Nella seconda parte del mio soggiorno ho lavorato a un progetto volto a identificare alterazioni geniche in un altro tipo di tumore raro dell’osso. Analogamente a quanto riportato per il progetto precedente abbiamo isolato il DNA di 16 campioni accoppiati tumore-controllo (8 tumori e 8 biopsie muscolari dei relativi pazienti) e lo abbiamo inviato presso la compagnia OGT per il sequenziamento dell’intero esoma e la prima fase di analisi bioinformatica (Varscan2). In seguito i dati sono stati ulteriormente analizzati mediante MuTect, un metodo sviluppato dal Broad Institute per l’identificazione di mutazioni puntiformi somatiche, al fine di aumentare la sensibilità dell’analisi. Le varianti identificate sono state da me filtrate per selezionare mutazioni che potessero causare una seria conseguenza sulla proteina codificata come spiegato nel dettaglio nella prima parte del progetto. Inoltre al fine di ridurre la percentuale di falsi positivi identificati mediante il sequenziamento ho iniziato ad analizzare le varianti identificate controllandone l’assenza in tutti i tessuti controllo (analisi dei file BAM) e la frequenza allelica minima nella popolazione attraverso le specifiche banche dati già utilizzate nel corso del primo progetto.
Adesso che il mio soggiorno a Birmingham è terminato continuerò a seguire questi progetti in collaborazione con la Prof.ssa Latif (University of Birmingham) presso il laboratorio diretto dalla Prof Brini (Laboratorio di Applicazioni Biotecnologiche, IRCCS Istituto Ortopedico Galeazzi; Laboratory of Mesenchymal Stem Cells Pharmacology and Regenerative Medicine, Dipartimento di Scienze Biomediche, Chirurgiche e Odontoiatriche, Università degli Studi di Milano) che collabora con la prima già da alcuni anni. In particolare per quanto riguarda il progetto iniziato durante la seconda parte del mio soggiorno mi ripropongo di individuare mutazioni in geni di interesse tra cui geni ricorrentemente mutati o appartenenti a pathway o cluster (Ingenuity pathways analysis, DAVID Bioinformatic Resources, IntOGen) che potrebbero essere alterati in più di un campione di questo particolare tipo di tumore, e di validare le suddette alterazioni attraverso il sequenziamento di Sanger. Ad oggi, tutti i campioni utilizzati sono stati forniti dalla National Research Ethics Committee Approved Tissue Bank (The Royal Orthopaedic Hospital NHS Foundation Trust; Robert Aitken Institute of Clinical Research; University of Birmingham) ma grazie alla collaborazione con l’IRCCS Istituto Ortopedico Galeazzi ci proponiamo in futuro di raccogliere un maggior numero di campioni al fine di valutare la frequenza di mutazione di geni candidati in un campione più ampio.
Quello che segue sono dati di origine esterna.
==> src/rtl/crc_div_cell.sv <==
// ----------------------------------------------------------------------------
// crc_div_cell: one restoring division step for both ratios
// Each cell resolves one quotient bit of red*100/green and red*100/blue and
// hands the partial remainder, the dividend/quotient word and the divisors
// to the next cell in the following cycle.
// ----------------------------------------------------------------------------
module crc_div_cell #(
  parameter int unsigned COUNT_BITS = 16
) (
  input  logic                   clk,
  input  logic                   rst_n,
  input  crc_pkg::crc_tag_t      tag_i,
  input  logic [COUNT_BITS+6:0]  rg_dq_i,
  input  logic [COUNT_BITS-1:0]  rg_rem_i,
  input  logic [COUNT_BITS-1:0]  g_i,
  input  logic [COUNT_BITS+6:0]  rb_dq_i,
  input  logic [COUNT_BITS-1:0]  rb_rem_i,
  input  logic [COUNT_BITS-1:0]  b_i,
  output crc_pkg::crc_tag_t      tag_o,
  output logic [COUNT_BITS+6:0]  rg_dq_o,
  output logic [COUNT_BITS-1:0]  rg_rem_o,
  output logic [COUNT_BITS-1:0]  g_o,
  output logic [COUNT_BITS+6:0]  rb_dq_o,
  output logic [COUNT_BITS-1:0]  rb_rem_o,
  output logic [COUNT_BITS-1:0]  b_o
);
  import crc_pkg::*;

  localparam int unsigned NW = COUNT_BITS + 7;

  logic [COUNT_BITS:0]   rg_part, rg_diff, rb_part, rb_diff;
  logic                  rg_ge, rb_ge;
  crc_tag_t              tag_r;
  logic [NW-1:0]         rg_dq_r, rb_dq_r, rg_dq_nxt, rb_dq_nxt;
  logic [COUNT_BITS-1:0] rg_rem_r, rb_rem_r, rg_rem_nxt, rb_rem_nxt;
  logic [COUNT_BITS-1:0] g_r, b_r;

  // Shift in next dividend bit, trial subtract, restore on borrow
  always_comb begin
    rg_part    = {rg_rem_i, rg_dq_i[NW-1]};
    rg_ge      = (rg_part >= {1'b0, g_i});
    rg_diff    = rg_part - {1'b0, g_i};
    rg_rem_nxt = rg_ge ? rg_diff[COUNT_BITS-1:0] : rg_part[COUNT_BITS-1:0];
    rg_dq_nxt  = {rg_dq_i[NW-2:0], rg_ge};

    rb_part    = {rb_rem_i, rb_dq_i[NW-1]};
    rb_ge      = (rb_part >= {1'b0, b_i});
    rb_diff    = rb_part - {1'b0, b_i};
    rb_rem_nxt = rb_ge ? rb_diff[COUNT_BITS-1:0] : rb_part[COUNT_BITS-1:0];
    rb_dq_nxt  = {rb_dq_i[NW-2:0], rb_ge};
  end

  // Control tag
  always_ff @(posedge clk) begin
    if (!rst_n) begin
      tag_r <= '0;
    end else begin
      tag_r <= tag_i;
    end
  end

  // Payload
  always_ff @(posedge clk) begin
    rg_dq_r  <= rg_dq_nxt;
    rg_rem_r <= rg_rem_nxt;
    g_r      <= g_i;
    rb_dq_r  <= rb_dq_nxt;
    rb_rem_r <= rb_rem_nxt;
    b_r      <= b_i;
  end

  assign tag_o    = tag_r;
  assign rg_dq_o  = rg_dq_r;
  assign rg_rem_o = rg_rem_r;
  assign g_o      = g_r;
  assign rb_dq_o  = rb_dq_r;
  assign rb_rem_o = rb_rem_r;
  assign b_o      = b_r;

endmodule
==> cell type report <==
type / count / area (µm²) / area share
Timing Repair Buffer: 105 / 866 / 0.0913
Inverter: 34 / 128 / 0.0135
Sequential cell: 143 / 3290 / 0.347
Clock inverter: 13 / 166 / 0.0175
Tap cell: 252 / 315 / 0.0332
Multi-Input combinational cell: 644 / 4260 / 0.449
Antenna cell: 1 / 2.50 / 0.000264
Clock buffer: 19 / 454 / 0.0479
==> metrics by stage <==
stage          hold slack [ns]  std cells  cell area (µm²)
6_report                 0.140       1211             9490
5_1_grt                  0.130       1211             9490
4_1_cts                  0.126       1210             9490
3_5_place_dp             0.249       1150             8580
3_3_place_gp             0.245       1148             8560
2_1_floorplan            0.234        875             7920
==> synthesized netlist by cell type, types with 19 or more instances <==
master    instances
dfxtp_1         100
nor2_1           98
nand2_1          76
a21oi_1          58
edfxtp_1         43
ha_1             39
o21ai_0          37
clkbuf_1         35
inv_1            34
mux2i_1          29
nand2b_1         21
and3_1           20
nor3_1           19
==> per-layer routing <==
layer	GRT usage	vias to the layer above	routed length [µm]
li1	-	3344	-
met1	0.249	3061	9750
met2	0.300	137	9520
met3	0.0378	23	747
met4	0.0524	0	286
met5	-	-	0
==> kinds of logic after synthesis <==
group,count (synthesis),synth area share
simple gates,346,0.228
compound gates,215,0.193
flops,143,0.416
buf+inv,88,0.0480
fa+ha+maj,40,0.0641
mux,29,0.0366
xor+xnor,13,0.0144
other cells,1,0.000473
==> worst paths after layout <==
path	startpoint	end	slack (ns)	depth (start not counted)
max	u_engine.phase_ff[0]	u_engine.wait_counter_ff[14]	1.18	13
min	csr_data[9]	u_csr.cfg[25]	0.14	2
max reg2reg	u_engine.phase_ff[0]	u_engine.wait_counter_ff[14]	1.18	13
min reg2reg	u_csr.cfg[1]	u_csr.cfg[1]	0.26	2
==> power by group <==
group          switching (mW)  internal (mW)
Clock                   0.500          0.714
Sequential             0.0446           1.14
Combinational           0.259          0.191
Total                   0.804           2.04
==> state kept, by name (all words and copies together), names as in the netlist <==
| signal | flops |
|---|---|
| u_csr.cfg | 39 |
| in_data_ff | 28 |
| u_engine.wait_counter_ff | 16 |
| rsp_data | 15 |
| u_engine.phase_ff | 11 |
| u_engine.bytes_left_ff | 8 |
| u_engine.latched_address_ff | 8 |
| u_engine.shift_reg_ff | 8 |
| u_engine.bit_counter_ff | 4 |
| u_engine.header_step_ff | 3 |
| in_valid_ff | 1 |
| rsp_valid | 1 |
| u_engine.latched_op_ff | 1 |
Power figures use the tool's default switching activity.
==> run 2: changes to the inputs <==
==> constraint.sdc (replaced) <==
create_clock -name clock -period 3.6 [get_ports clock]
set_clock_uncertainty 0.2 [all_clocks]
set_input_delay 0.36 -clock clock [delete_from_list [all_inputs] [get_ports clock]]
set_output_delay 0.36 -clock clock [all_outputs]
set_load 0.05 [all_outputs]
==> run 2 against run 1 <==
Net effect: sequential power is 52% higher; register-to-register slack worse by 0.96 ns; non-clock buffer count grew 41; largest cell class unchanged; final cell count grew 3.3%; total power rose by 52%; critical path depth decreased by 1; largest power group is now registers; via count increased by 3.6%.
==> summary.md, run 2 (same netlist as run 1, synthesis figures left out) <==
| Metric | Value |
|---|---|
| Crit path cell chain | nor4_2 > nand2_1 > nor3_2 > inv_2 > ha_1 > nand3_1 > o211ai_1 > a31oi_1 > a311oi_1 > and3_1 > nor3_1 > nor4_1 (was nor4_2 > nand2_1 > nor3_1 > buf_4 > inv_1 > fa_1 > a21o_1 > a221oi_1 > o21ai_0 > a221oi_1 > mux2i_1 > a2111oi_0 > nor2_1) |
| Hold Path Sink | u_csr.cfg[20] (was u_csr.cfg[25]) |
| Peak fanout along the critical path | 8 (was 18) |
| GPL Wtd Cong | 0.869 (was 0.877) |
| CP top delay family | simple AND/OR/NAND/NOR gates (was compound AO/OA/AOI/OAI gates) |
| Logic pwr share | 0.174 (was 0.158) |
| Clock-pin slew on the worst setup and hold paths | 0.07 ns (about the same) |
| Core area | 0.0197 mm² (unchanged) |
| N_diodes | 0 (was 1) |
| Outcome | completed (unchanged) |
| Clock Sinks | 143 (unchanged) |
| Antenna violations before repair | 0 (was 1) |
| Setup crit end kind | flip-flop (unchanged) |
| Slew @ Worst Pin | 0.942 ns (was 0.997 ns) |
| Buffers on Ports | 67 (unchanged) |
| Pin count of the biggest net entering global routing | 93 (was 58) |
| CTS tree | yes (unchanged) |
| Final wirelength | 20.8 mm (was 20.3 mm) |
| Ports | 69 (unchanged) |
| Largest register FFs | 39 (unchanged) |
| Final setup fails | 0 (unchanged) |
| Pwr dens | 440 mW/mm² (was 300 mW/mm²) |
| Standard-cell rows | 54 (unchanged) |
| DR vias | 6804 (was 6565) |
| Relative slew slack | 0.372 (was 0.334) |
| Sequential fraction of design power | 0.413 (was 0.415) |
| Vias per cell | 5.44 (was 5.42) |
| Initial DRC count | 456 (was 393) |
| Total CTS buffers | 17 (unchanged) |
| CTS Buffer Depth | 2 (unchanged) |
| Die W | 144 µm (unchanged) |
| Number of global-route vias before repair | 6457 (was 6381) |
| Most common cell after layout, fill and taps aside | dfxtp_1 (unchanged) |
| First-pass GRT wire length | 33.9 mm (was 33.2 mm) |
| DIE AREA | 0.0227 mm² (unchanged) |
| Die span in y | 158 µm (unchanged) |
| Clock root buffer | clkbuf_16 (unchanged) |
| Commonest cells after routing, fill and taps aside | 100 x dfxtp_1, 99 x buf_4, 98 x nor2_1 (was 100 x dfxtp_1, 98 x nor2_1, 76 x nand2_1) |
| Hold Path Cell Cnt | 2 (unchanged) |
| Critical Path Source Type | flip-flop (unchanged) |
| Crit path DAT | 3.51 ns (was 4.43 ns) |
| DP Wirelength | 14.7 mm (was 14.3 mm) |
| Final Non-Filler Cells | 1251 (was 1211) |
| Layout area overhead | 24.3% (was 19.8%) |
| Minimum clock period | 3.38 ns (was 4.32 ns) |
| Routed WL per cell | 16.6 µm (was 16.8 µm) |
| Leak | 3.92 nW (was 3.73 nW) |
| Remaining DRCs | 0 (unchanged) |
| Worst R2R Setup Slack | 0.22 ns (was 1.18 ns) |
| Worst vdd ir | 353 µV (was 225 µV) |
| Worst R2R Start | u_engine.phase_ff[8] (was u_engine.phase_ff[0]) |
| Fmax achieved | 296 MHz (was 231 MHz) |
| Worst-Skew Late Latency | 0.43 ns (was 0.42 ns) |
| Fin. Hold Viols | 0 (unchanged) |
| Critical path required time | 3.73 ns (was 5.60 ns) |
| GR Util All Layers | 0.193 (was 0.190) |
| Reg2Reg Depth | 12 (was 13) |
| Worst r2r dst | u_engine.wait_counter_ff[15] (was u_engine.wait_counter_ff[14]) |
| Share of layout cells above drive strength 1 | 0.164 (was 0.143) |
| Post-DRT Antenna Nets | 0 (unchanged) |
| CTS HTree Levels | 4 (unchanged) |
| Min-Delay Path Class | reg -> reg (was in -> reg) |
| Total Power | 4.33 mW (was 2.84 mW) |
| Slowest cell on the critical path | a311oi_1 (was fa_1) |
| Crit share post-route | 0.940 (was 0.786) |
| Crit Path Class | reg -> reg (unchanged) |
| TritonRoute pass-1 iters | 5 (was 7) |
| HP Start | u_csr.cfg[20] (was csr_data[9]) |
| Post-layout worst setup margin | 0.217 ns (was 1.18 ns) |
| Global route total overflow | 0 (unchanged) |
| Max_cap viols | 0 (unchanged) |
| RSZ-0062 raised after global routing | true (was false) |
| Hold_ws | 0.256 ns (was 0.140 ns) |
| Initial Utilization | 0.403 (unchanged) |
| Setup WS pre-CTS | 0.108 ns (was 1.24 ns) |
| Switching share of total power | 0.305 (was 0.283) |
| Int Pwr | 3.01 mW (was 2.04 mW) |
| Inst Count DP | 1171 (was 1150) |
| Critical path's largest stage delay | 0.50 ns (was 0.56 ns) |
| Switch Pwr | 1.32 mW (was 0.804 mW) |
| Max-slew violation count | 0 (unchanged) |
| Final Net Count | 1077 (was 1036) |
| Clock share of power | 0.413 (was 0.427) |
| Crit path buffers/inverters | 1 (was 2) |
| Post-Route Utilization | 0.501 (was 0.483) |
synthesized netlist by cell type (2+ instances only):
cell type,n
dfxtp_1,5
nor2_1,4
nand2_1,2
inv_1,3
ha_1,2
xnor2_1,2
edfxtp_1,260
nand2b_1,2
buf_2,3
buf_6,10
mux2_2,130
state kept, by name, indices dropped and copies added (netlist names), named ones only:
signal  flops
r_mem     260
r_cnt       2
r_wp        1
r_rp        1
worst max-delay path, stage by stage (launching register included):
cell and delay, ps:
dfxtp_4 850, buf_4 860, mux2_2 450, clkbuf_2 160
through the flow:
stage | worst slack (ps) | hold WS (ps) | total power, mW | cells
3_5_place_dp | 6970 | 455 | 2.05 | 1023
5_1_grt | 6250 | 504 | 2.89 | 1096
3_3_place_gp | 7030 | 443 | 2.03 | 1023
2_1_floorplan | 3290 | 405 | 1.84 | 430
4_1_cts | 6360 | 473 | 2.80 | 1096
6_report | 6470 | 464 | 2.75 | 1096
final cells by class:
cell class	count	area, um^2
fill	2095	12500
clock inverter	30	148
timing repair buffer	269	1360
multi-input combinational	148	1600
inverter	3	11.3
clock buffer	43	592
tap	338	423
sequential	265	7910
### src/design/fdce_back.sv
`timescale 1ns / 1ps

module fdce_back import fdce_pkg::*; (
	input  logic                  clk,
	input  logic                  arst_n,
	input  logic                  item_valid,
	output logic                  item_ready,
	input  cmd_item_t             item,
	output logic                  m_tvalid,
	input  logic                  m_tready,
	output logic [OUT_DATA_W-1:0] m_tdata
);

	mode_t      mode_q, mode_d;
	logic [6:0] cyl_q, cyl_d;
	logic       media_q, media_d;

	logic       m_valid_q;
	logic [OUT_DATA_W-1:0] m_data_q;

	status_t    status;
	logic [7:0] status_byte;
	logic [11:0] start_block;
	logic [4:0] transfer;
	logic [6:0] seek_steps;
	logic [7:0] cyl_gap;
	logic [13:0] lba;
	logic       pop;

	assign pop        = item_valid && (!m_valid_q || m_tready);
	assign item_ready = !m_valid_q || m_tready;

	assign cyl_gap = (item.target > {1'b0, cyl_q}) ? item.target - {1'b0, cyl_q}
		: {1'b0, cyl_q} - item.target;
	assign lba = 14'({cyl_q, item.head}) * 14'(SECTORS_PER_TRACK) + 14'(item.first);

	// next state
	always_comb begin
		mode_d  = mode_q;
		cyl_d   = cyl_q;
		media_d = media_q;
		unique case (item.op)
			OP_MOUNT: begin
				if (item.mount_ok) begin
					media_d = 1'b1;
					mode_d  = MODE_MOUNTED;
				end else begin
					mode_d = MODE_EMPTY;
				end
			end
			OP_UNMOUNT: begin
				media_d = 1'b0;
				mode_d  = MODE_EMPTY;
			end
			OP_RESET, OP_STOP: begin
				if (mode_q == MODE_SPINNING) mode_d = MODE_MOUNTED;
			end
			OP_START: begin
				if (mode_q == MODE_MOUNTED) mode_d = MODE_SPINNING;
			end
			OP_CALIB: begin
				if (mode_q == MODE_SPINNING) cyl_d = 7'd0;
			end
			OP_SEEK: begin
				if (mode_q == MODE_SPINNING && item.target_ok) cyl_d = item.target[6:0];
			end
			default: begin
			end
		endcase
	end

	// result fields
	always_comb begin
		status      = ST_OK;
		status_byte = 8'd0;
		start_block = 12'd0;
		transfer    = 5'd0;
		seek_steps  = 7'd0;
		unique case (item.op)
			OP_MOUNT: begin
				if (!item.mount_ok) status = ST_MOUNT_FAILED;
			end
			OP_UNMOUNT, OP_RESET: begin
			end
			OP_START: begin
				if (mode_q != MODE_MOUNTED) status = ST_MOTOR_REFUSED;
			end
			OP_STOP: begin
				if (mode_q != MODE_SPINNING) status = ST_MOTOR_REFUSED;
			end
			OP_CALIB: begin
				if (mode_q != MODE_SPINNING) status = ST_NOT_READY;
			end
			OP_STATUS: begin
				status_byte = {1'b1, cyl_q};
			end
			OP_SEEK: begin
				if (mode_q != MODE_SPINNING) begin
					status = ST_NOT_READY;
				end else if (!item.target_ok) begin
					status = ST_BAD_PARAM;
				end else begin
					seek_steps = cyl_gap[6:0];
				end
			end
			OP_READ, OP_WRITE: begin
				if (mode_q != MODE_SPINNING) begin
					status = ST_NOT_READY;
				end else if (cyl_q == 7'(PARKED_CYLINDER)) begin
					status = ST_BAD_CYL;
				end else if (!item.xfer_ok) begin
					status = ST_BAD_PARAM;
				end else begin
					start_block = lba[11:0];
					transfer    = item.total;
				end
			end
			default: begin
				status = ST_BAD_PARAM;
			end
		endcase
	end

	always_ff @(posedge clk or negedge arst_n) begin
		if (!arst_n) begin
			mode_q    <= MODE_EMPTY;
			cyl_q     <= 7'(PARKED_CYLINDER);
			media_q   <= 1'b0;
			m_valid_q <= 1'b0;
		end else begin
			if (pop) begin
				mode_q  <= mode_d;
				cyl_q   <= cyl_d;
				media_q <= media_d;
			end
			if (item_ready) m_valid_q <= item_valid;
		end
	end

	always_ff @(posedge clk) begin
		if (pop) begin
			m_data_q <= {2'b00, seek_steps, media_d, mode_d, transfer, start_block,
				status_byte, status};
		end
	end

	assign m_tvalid = m_valid_q;
	assign m_tdata  = m_data_q;

endmodule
1. Rabbani B, Tekin M, Mahdieh N. The promise of whole-exome sequencing in medical genetics. J Hum Genet. 2014;59:5-15.
2. Ley TJ, Mardis ER, Ding L, Fulton B, McLellan MD, Chen K, et al. DNA sequencing of a cytogenetically normal acute myeloid leukaemia genome. Nature. 2008;456:66-72.
3. Mardis ER, Ding L, Dooling DJ, Larson DE, McLellan MD, Chen K, et al. Recurring mutations found by sequencing an acute myeloid leukemia genome. N Engl J Med. 2009;361:1058-66.
4. Koboldt DC, Zhang Q, Larson DE, Shen D, McLellan MD, Lin L, et al. VarScan 2: somatic mutation and copy number alteration discovery in cancer by exome sequencing. Genome Res. 2012;22:568-76.
5. Lawrence MS, Stojanov P, Polak P, Kryukov GV, Cibulskis K, Sivachenko A, et al. Mutational heterogeneity in cancer and the search for new cancer-associated genes. Nature. 2013;499:214-8.
6. Vogelstein B, Papadopoulos N, Velculescu VE, Zhou S, Diaz LA, Jr., Kinzler KW. Cancer genome landscapes. Science. 2013;339:1546-58.